Cavalleria Rusticana  is a 1959 Australian television play, an adaptation of the opera by Pietro Mascagni. It was directed by Alan Burke.

Music was provided by the Sydney Symphony Orchestra conducted by Georg Tintner.

Plot
In a Sicilian village, the peasant girl Santuzza falls for the tanner Turiddu. However he tires of her and returns to his old love, Lola. To get revenge, Santuzza tells Lola's husband Alfio about the love affair, resulting in a duel with knives between Alfio and Turiddu.

Cast 

 Heather McMillan as Santussa
 Alan Ferris as Turiddu
 Florence Taylor
 Neil Easton as Alfio
 Mary Tysoe as Lola

Production
It was the fourth live opera from the ABC following, "The Telephone," "Pagliacci", and "Prima Donna." Alan Burke had directed Prima Donna.
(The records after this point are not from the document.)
Background: an optimization exercise with open tools, aiming at small area. Do not read the settings as production practice. RTL that was checked went through simulation tests only; none was proved equivalent to the original. For run 1, only the layout was checked, not whether the RTL still works.

==> flow/design.v (outline; a module is shown in full before it is edited, if it fits) <==
// module conv_mac: 29 lines
// module stream_convolver: 8448 lines
module stream_convolver (
    input  logic           clk_i,
    input  logic           rst_ni,
    input  logic           en_i,
    input  logic [15:0]    data_i,
    input  logic [5:0]     stride_i,
    input  logic [13:0]    matrix_size_i,
    input  logic [143:0]   weights_i,
    output logic [31:0]    conv_o,
    output logic           valid_conv_o,
    output logic           end_conv_o
);
  // ...
==> flow/flow/run.sh <==
#!/bin/bash
# Standard ORFS layout (the standard.sh) with these changes:
#  - Yosys's generic pre-mapping ABC pass is skipped (SYNTH_ARGS=-noabc), so
#    extract_fa finds the design's full adders in their written polarity;
#  - the buffers ABC inserted are removed at floorplan (repair_design adds
#    back what slew and capacitance need);
#  - the port buffers are the smallest buffer cell;
#  - clock tree: smaller clock buffers, no dummy loads.
set -euo pipefail
bash standard.sh \
  SYNTH_ARGS=-noabc \
  REMOVE_ABC_BUFFERS=1 \
  "BUFFER_PORTS_ARGS=-buffer_cell sky130_fd_sc_hd__buf_1" \
  "CTS_ARGS=-sink_clustering_enable -repair_clock_nets -dont_use_dummy_load -buf_list {sky130_fd_sc_hd__clkbuf_4 sky130_fd_sc_hd__clkbuf_8}" \
  finish > flow_make.log 2>&1
==> flow/standard.sh <==
#!/bin/bash
# synth_recipe.tcl (not shown) runs the flow's synth.tcl, then flattens the netlist and writes it again
# the make line also repeats each setting of config.mk as NAME=value (left out here)
make -C /OpenROAD-flow-scripts/flow DESIGN_CONFIG=/design/flow/config.mk WORK_HOME=/design/flow/orfs CLKGATE_MAP_FILE= SYNTH_SCRIPT=/design/flow/synth_recipe.tcl "${@:-finish}"
==> flow/config.mk <==
export PLATFORM = sky130hd
export DESIGN_NAME = stream_convolver
export DESIGN_NICKNAME = stream_convolver
export VERILOG_FILES = /design/flow/design.v
export SDC_FILE = /design/flow/constraint.sdc
export NUM_CORES = 4
export LEC_CHECK = 0
export ABC_AREA = 1
export CAP_MARGIN = 10
export CORE_MARGIN = 2
export CORE_UTILIZATION = 40
export GPL_TIMING_DRIVEN = 0
export SLEW_MARGIN = 10
==> flow/constraint.sdc <==
create_clock -name core_clock -period 10.0 [get_ports {clk_i}]
set_input_delay 2.0000 -clock core_clock [delete_from_list [all_inputs] [get_ports {clk_i}]]
set_output_delay 2.0000 -clock core_clock [all_outputs]
set_load 0.01 [all_outputs]
==> flow_summary.yaml, run 1 <==
outcome:
  status: "finished with violations"
  check.faults: "setup timing"
synthesis:
  synth_top_area_share_pct: 34.7
  yosysUniqueCellTypes: 40
  synth_seq_cells: 639
  synth.avg_cell_area_um2: 12.2
job:
  cap_violations: 0
placement:
  place_congestion: 1.15
critical_path:
  crit_path_start_kind: "flip-flop"
sta:
  setup_viol: 13
  max_slew.worst_pin.slew_ps: 1290
  period_share_pct: 139
  fin_ws_ps: -3930
  hold_viol_final: 0
routing:
  drt_iter0_drc: 6712
  drtPass1Iterations: 6
  top_layer_used: "met5"
  via_per_inst: 6.22
  finalWirelength_um: 300000
layout:
  buf_share_pct: 3.35
  multi_input_area_share_pct: 65.1
die:
  taps: 2370
grt:
  use_met2_pct: 49.1
clock_tree:
  cts_resized: 62
What follows belongs to an exercise in optimizing a design on an open flow for small area and a short achievable clock period; a production flow would make more cautious choices. At most, simulation tests tie the RTL to the original design; equivalence was not proved. No activity file was given, so power comes from the tool's default toggle rates.

Setup of run a:
==> module xpmwrap_aoi21, before the edit <==
module xpmwrap_aoi21 (
  input  logic a0, a1, b,
  output logic y
);
  assign y = ~((a0 & a1) | b);
endmodule
==> module xpmwrap_nor2, before the edit <==
module xpmwrap_nor2 (
  input  logic a, b,
  output logic y
);
  assign y = ~(a | b);
endmodule
==> module xpmwrap_sdpram_be, before the edit <==
module xpmwrap_sdpram_be #(
  parameter int                  ADDR_WIDTH     = 6,
  parameter int                  DATA_WIDTH     = 32,
  parameter int                  BYTE_WIDTH     = 8,
  parameter int                  READ_LATENCY   = 2,
  parameter int                  CLEAR_ON_RESET = 1,
  parameter logic [DATA_WIDTH-1:0] CLEAR_VALUE  = '0
) (
  input  logic                                          clk,
  input  logic                                          rstn,
  input  logic                                          wr_en,
  input  logic [ADDR_WIDTH-1:0]                         wr_addr,
  input  logic [xpmwrap_pkg::nb_calc(DATA_WIDTH, BYTE_WIDTH)-1:0] wr_be,
  input  logic [DATA_WIDTH-1:0]                         wr_data,
  input  logic                                          rd_en,
  input  logic [ADDR_WIDTH-1:0]                         rd_addr,
  output logic [DATA_WIDTH-1:0]                         rd_data,
  output logic                                          rd_valid,
  output logic                                          busy,
  output logic                                          drop_err
);
  localparam int NB    = xpmwrap_pkg::nb_calc(DATA_WIDTH, BYTE_WIDTH);
  localparam int DEPTH = 2 ** ADDR_WIDTH;
  localparam int LOW   = ADDR_WIDTH / 2;
  localparam int NLO   = 2 ** LOW;
  localparam int NHI   = DEPTH / NLO;
  logic                  busy_q, busy_o_q;
  logic [NLO-1:0]        lo_q;
  logic [NHI-1:0]        hi_q;
  logic                  drop_q;
  logic                  vld_q, rd_valid_q;
  logic [DATA_WIDTH-1:0] rd_data_q;
  logic [6*DATA_WIDTH-1:0] dat_q;    
  logic                  sweep_last;
  assign sweep_last = lo_q[NLO-1] & hi_q[NHI-1];
  always_ff @(posedge clk) begin
    if (!rstn) begin
      lo_q <= NLO'(1);
      hi_q <= (CLEAR_ON_RESET != 0) ? NHI'(1) : '0;
    end else begin
      lo_q <= {lo_q[NLO-2:0], lo_q[NLO-1]};
      if (lo_q[NLO-1]) hi_q <= {hi_q[NHI-2:0], 1'b0};
    end
  end
  always_ff @(posedge clk) begin
    busy_q   <= ~rstn ? (CLEAR_ON_RESET != 0) : (busy_q & ~sweep_last);
    busy_o_q <= ~rstn ? (CLEAR_ON_RESET != 0) : (busy_o_q & ~sweep_last);
  end
  logic [DATA_WIDTH-1:0] wdata;
  logic [4*NB-1:0]       bsel_n;    
  logic [NLO-1:0]        wlo;
  logic [NHI-1:0]        whi;
  assign wdata  = busy_q ? CLEAR_VALUE : wr_data;
  for (genvar k = 0; k < 4 * NB; k++) begin : g_bsel
    xpmwrap_aoi21 u_bsel (.a0(wr_en), .a1(wr_be[k % NB]), .b(busy_q), .y(bsel_n[k]));
  end
  for (genvar j = 0; j < NLO; j++) begin : g_wlo
    assign wlo[j] = busy_q ? lo_q[j] : (wr_addr[LOW-1:0] == LOW'(j));
  end
  for (genvar j = 0; j < NHI; j++) begin : g_whi
    assign whi[j] = busy_q ? hi_q[j] : (wr_addr[ADDR_WIDTH-1:LOW] == (ADDR_WIDTH-LOW)'(j));
  end
  logic [NLO-1:0]        rlo;
  logic [NHI-1:0]        rhi;
  for (genvar j = 0; j < NLO; j++) begin : g_rlo
    assign rlo[j] = (rd_addr[LOW-1:0] == LOW'(j));
  end
  for (genvar j = 0; j < NHI; j++) begin : g_rhi
    assign rhi[j] = (rd_addr[ADDR_WIDTH-1:LOW] == (ADDR_WIDTH-LOW)'(j));
  end
  logic [DATA_WIDTH-1:0] mem_q [DEPTH];
  logic [DEPTH-1:0]      rsel_a, rsel_b;    
  logic [DATA_WIDTH*DEPTH-1:0] mem_t;    
  for (genvar w = 0; w < DEPTH; w++) begin : g_word
    logic          wsel_n;
    logic [NB-1:0] en;
    xpmwrap_nand2 u_wsel (.a(whi[w / NLO]), .b(wlo[w % NLO]), .y(wsel_n));
    for (genvar b = 0; b < NB; b++) begin : g_byte
      xpmwrap_nor2 u_en (.a(wsel_n), .b(bsel_n[(w / (DEPTH / 4)) * NB + b]), .y(en[b]));
      always_ff @(posedge clk) begin
        if (en[b]) mem_q[w][b*BYTE_WIDTH +: BYTE_WIDTH] <= wdata[b*BYTE_WIDTH +: BYTE_WIDTH];
      end
    end
    xpmwrap_and2 u_rsel_a (.a(rhi[w / NLO]), .b(rlo[w % NLO]), .y(rsel_a[w]));
    xpmwrap_and2 u_rsel_b (.a(rhi[w / NLO]), .b(rlo[w % NLO]), .y(rsel_b[w]));
    for (genvar i = 0; i < DATA_WIDTH; i++) begin : g_t
      assign mem_t[i*DEPTH + w] = mem_q[w][i];
    end
  end
  logic [6*DATA_WIDTH-1:0] rd_p;
  logic [DATA_WIDTH-1:0]   dat_or;
  for (genvar i = 0; i < DATA_WIDTH; i++) begin : g_rd
    logic [DEPTH-1:0] sel;
    logic [5:0]       p;
    assign sel = (i < DATA_WIDTH / 2) ? rsel_a : rsel_b;
    xpmwrap_rdbit u_rd (.sel(sel), .d(mem_t[i*DEPTH +: DEPTH]), .y(p));
    assign rd_p[6*i +: 6] = p;
    assign dat_or[i]      = |dat_q[6*i +: 6];
  end
  always_ff @(posedge clk) begin
    dat_q <= rd_p;
    vld_q <= rstn & ~busy_q & rd_en;
  end
  always_ff @(posedge clk) begin
    if (!rstn) begin
      rd_valid_q <= 1'b0;
      rd_data_q  <= '0;
      drop_q     <= 1'b0;
    end else begin
      rd_valid_q <= vld_q;
      if (vld_q) rd_data_q <= dat_or;
      if (busy_q & (rd_en | wr_en)) drop_q <= 1'b1;
    end
  end
  assign rd_valid = rd_valid_q;
  assign rd_data  = rd_data_q;
  assign busy     = busy_o_q;
  assign drop_err = drop_q;
endmodule
==> flow/config.mk <==
export PLATFORM = sky130hd
export DESIGN_NAME = xpmwrap_sdpram_be
export DESIGN_NICKNAME = xpmwrap_sdpram_be
export VERILOG_FILES = /design/flow/design.v
export SDC_FILE = /design/flow/constraint.sdc
export NUM_CORES = 4
export LEC_CHECK = 0
export CAP_MARGIN = 20
export CORE_MARGIN = 2
export CORE_UTILIZATION = 55
export CTS_CLUSTER_DIAMETER = 80
export CTS_CLUSTER_SIZE = 25
export GPL_TIMING_DRIVEN = 0
export SETUP_SLACK_MARGIN = 0.95
export SLEW_MARGIN = 20
export SYNTH_HIERARCHICAL = 1
export SYNTH_MINIMUM_KEEP_SIZE = 0
==> flow/constraint.sdc <==
create_clock -name core_clock -period 2.8 [get_ports {clk}]
set_input_delay 0.5600 -clock core_clock [delete_from_list [all_inputs] [get_ports {clk}]]
set_output_delay 0.5600 -clock core_clock [all_outputs]
set_load 0.01 [all_outputs]
standard.sh (not shown) runs the stock make flow with config.mk's settings and CLKGATE_MAP_FILE= SYNTH_SCRIPT=/design/flow/synth_recipe.tcl, a recipe that flattens the netlist after the stock synthesis.
==> flow/flow/run.sh <==
#!/bin/bash
# Own flow: the standard layout, with the I/O port buffers built from a plain buffer
# cell instead of the delay-cell default. Tool output goes to standard.log here and to
# ORFS's own per-step logs under orfs/logs.
set -euo pipefail
export BUFFER_PORTS_ARGS="-buffer_cell sky130_fd_sc_hd__buf_2"
bash standard.sh > standard.log 2>&1
Run a did not stop at any stage, and its layout met the timing, design-rule and antenna checks.
What follows belongs to an exercise in optimizing a design on an open flow for small area, a short achievable clock period and few clock cycles per item; a production flow would make more cautious choices. In this exercise RTL edits were held to simulation tests only and were not proved equivalent to the original. Power and IR drop assume default switching activity.

==> yarrow <==
Design proj_readout_top, start of the top module:
module proj_readout_top (
    input  logic         clk,
    input  logic         rst,
    input  logic         event_start,    
    input  logic [71:0]  item_count,     
    input  logic [527:0] mem_data,       
    input  logic         out_ack,        
    output logic [11:0]  mem_rd_en,      
    output logic [59:0]  mem_rd_addr,    
    output logic [53:0]  out_word,       
    output logic         out_req,        
    output logic         done            
);
==> module proj_readout_top, before the edit <==
module proj_readout_top (
    input  logic         clk,
    input  logic         rst,
    input  logic         event_start,    
    input  logic [71:0]  item_count,     
    input  logic [527:0] mem_data,       
    input  logic         out_ack,        
    output logic [11:0]  mem_rd_en,      
    output logic [59:0]  mem_rd_addr,    
    output logic [53:0]  out_word,       
    output logic         out_req,        
    output logic         done            
);
    localparam int N_MEM = 12;
    logic             busy;       
    logic             init;       
    logic             wait1;      
    logic             arm;        
    logic             fin;        
    logic [2:0]       bx;         
    logic [3:0]       k;          
    logic [4:0]       a;          
    logic [N_MEM-1:0] nzq;        
    logic [5:0]       cnt;        
    logic [3:0]       nk;         
    logic             any_q;      
    logic             eom_q;      
    logic [43:0]      data_q;     
    logic             last_q;     
    logic [N_MEM-1:0] nz;         
    logic [N_MEM-1:0] above;      
    logic [3:0]       k_above;    
    logic             end_of_mem;
    logic             accept;     
    logic             ack_seen;   
    logic             idle_link;  
    always_comb begin
        for (int j = 0; j < N_MEM; j++) begin
            nz[j]    = |item_count[6*j +: 6];
            above[j] = nzq[j] && (4'(j) > k);
        end
        k_above = '0;
        for (int j = N_MEM - 1; j >= 0; j--) begin
            if (above[j]) k_above = 4'(j);
        end
    end
    logic [N_MEM-1:0] kdec;       
    logic [N_MEM-1:0] ksel;       
    logic [5:0]       cnt_n [N_MEM/3];
    logic [43:0]      data_n [N_MEM/3];
    logic [5:0]       cnt_sel;
    logic [43:0]      data_sel;
    always_comb begin
        for (int j = 0; j < N_MEM; j++) begin
            kdec[j] = (k == 4'(j));
        end
    end
    for (genvar g = 0; g < N_MEM / 3; g++) begin : g_grp
        for (genvar i = 0; i < 6; i++) begin : g_cnt
            aoi222 u_aoi (
                .a1 (kdec[3*g]),     .a2 (item_count[6*(3*g) + i]),
                .b1 (kdec[3*g + 1]), .b2 (item_count[6*(3*g + 1) + i]),
                .c1 (kdec[3*g + 2]), .c2 (item_count[6*(3*g + 2) + i]),
                .y  (cnt_n[g][i])
            );
        end
        for (genvar i = 0; i < 44; i++) begin : g_dat
            aoi222 u_aoi (
                .a1 (ksel[3*g]),     .a2 (mem_data[44*(3*g) + i]),
                .b1 (ksel[3*g + 1]), .b2 (mem_data[44*(3*g + 1) + i]),
                .c1 (ksel[3*g + 2]), .c2 (mem_data[44*(3*g + 2) + i]),
                .y  (data_n[g][i])
            );
        end
    end
    assign cnt_sel  = ~(cnt_n[0] & cnt_n[1] & cnt_n[2] & cnt_n[3]);
    assign data_sel = ~(data_n[0] & data_n[1] & data_n[2] & data_n[3]);
    assign end_of_mem = ({1'b0, a} + 6'd1) == cnt;
    assign accept     = event_start && !busy;
    assign ack_seen   = out_req && out_ack;
    assign idle_link  = !out_req && !out_ack;
    always_ff @(posedge clk) begin
        if (rst) begin
            busy    <= 1'b0;
            init    <= 1'b0;
            wait1   <= 1'b0;
            arm     <= 1'b0;
            fin     <= 1'b0;
            out_req <= 1'b0;
            done    <= 1'b0;
            bx      <= 3'd7;
        end else begin
            done  <= 1'b0;
            init  <= 1'b0;
            wait1 <= init && !nzq[0];
            if (accept) begin
                busy <= 1'b1;
                init <= 1'b1;
                arm  <= 1'b0;
                fin  <= 1'b0;
                bx   <= bx + 3'd1;
            end else if (busy) begin
                if (wait1 || (init && nzq[0])) arm <= 1'b1;
                if (init) begin
                    if (nzq == '0) begin
                        done <= 1'b1;          
                        busy <= 1'b0;
                    end
                end else if (ack_seen) begin
                    out_req <= 1'b0;
                    if (last_q) fin <= 1'b1;
                end else if (idle_link) begin
                    if (fin) begin
                        done <= 1'b1;          
                        busy <= 1'b0;
                    end else if (arm) begin
                        out_req <= 1'b1;
                    end
                end
            end
        end
    end
    always_ff @(posedge clk) begin
        if (accept) begin
            a <= '0;
            k <= '0;
        end else if (init) begin
            if (!nzq[0]) k <= k_above;
        end else if (ack_seen) begin
            if (!eom_q) begin
                a <= a + 5'd1;
            end else if (!last_q) begin
                a <= '0;
                k <= nk;
            end
        end
    end
    always_ff @(posedge clk) begin
        nzq    <= nz;
        nk     <= k_above;
        any_q  <= |above;
        ksel   <= kdec;
        cnt    <= cnt_sel;
        data_q <= data_sel;
        eom_q  <= end_of_mem;
        last_q <= end_of_mem && !any_q;
    end
    assign mem_rd_en   = '1;
    assign mem_rd_addr = {N_MEM{a}};
    assign out_word    = {last_q, bx, k, 2'b00, data_q};
endmodule
Settings: LEC_CHECK=0, CAP_MARGIN=20, CORE_AREA=5 5 245 245, DIE_AREA=0 0 250 250, PLACE_DENSITY=0.6, SETUP_SLACK_MARGIN=2.5, SLEW_MARGIN=20, SYNTH_HIERARCHICAL=1, SYNTH_MINIMUM_KEEP_SIZE=0; clock period 4.5 ns.
standard.sh (not shown) runs the stock make flow with config.mk's settings and CLKGATE_MAP_FILE= SYNTH_SCRIPT=/design/flow/synth_recipe.tcl, a recipe that flattens the netlist after the stock synthesis.
==> flow/flow/run.sh <==
#!/bin/bash
# Standard layout, with the smallest buffer on every input and output port.
set -uo pipefail
export BUFFER_PORTS_ARGS="-buffer_cell sky130_fd_sc_hd__buf_1"
bash standard.sh > standard.log 2>&1
==> violet (differences from yarrow) <==
--- a/flow/design.v
+++ b/flow/design.v
@@ -47,3 +47,3 @@
             nz[j]    = |item_count[6*j +: 6];
-            above[j] = nzq[j] && (4'(j) > k);
+            above[j] = nzq[j] && (init || (4'(j) > k));
         end
@@ -102,3 +102,3 @@
             init  <= 1'b0;
-            wait1 <= init && !nzq[0];
+            wait1 <= init;
             if (accept) begin
@@ -110,3 +110,3 @@
             end else if (busy) begin
-                if (wait1 || (init && nzq[0])) arm <= 1'b1;
+                if (wait1) arm <= 1'b1;
                 if (init) begin
@@ -131,7 +131,5 @@
     always_ff @(posedge clk) begin
-        if (accept) begin
+        if (init) begin
             a <= '0;
-            k <= '0;
-        end else if (init) begin
-            if (!nzq[0]) k <= k_above;
+            k <= k_above;
         end else if (ack_seen) begin
==> flow/flow/run.sh (replaced) <==
#!/bin/bash
# Standard layout, with the smallest buffer on every input and output port
# and pins allowed one routing track apart.
set -uo pipefail
export BUFFER_PORTS_ARGS="-buffer_cell sky130_fd_sc_hd__buf_1"
export PLACE_PINS_ARGS="-min_distance 1 -min_distance_in_tracks"
bash standard.sh > standard.log 2>&1
--- a/flow/config.mk
+++ b/flow/config.mk
@@ -8,6 +8,6 @@
 export CAP_MARGIN = 20
-export CORE_AREA = 5 5 245 245
-export DIE_AREA = 0 0 250 250
+export CORE_AREA = 5 5 195 195
+export DIE_AREA = 0 0 200 200
 export PLACE_DENSITY = 0.6
-export SETUP_SLACK_MARGIN = 2.5
+export SETUP_SLACK_MARGIN = 2.4
 export SLEW_MARGIN = 20
==> comparison <==
- Of violet and yarrow, violet has the higher setup slack (gap 0.028 ns).
- First-iteration DRC count: yarrow is higher than violet (19%).
- Of yarrow and violet, yarrow has the higher clock power (gap 12%, measured against violet).
- Against yarrow, the fmax of violet is higher by 1.4%.
- Against yarrow, the combinational power of violet is higher by about 14%.
- Against violet, the hold slack of yarrow is better by 0.038 ns.
- In violet the synthesized cell count is lower than in yarrow, by about 2.5%.
- Sequential share of layout area: yarrow is lower than violet (1.3 points).
- Between yarrow and violet, the lower clock skew is in violet (gap 0.00083 ns).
Singer Marie Tysoe later recalled "That was also performed live. We had monitors strategically placed in the sets so that the singers could always see the conductor."

Reception
The TV critic from the Sydney Morning Herald called it "no more than a partial success". He praised its "well planned and well designed sets" but thought it lacked movement and felt the singing "was often heavy and uncertain" and acting "either stagey or inhibited, and sometimes both.. It seems that the initial requirements for local televised opera is singers who can adapt their style to the searching eye of the camera.

See also
List of live television plays broadcast on Australian Broadcasting Corporation (1950s)

References

External links

Australian television plays
1959 television plays
Australian television plays based on operas
Films directed by Alan Burke (director)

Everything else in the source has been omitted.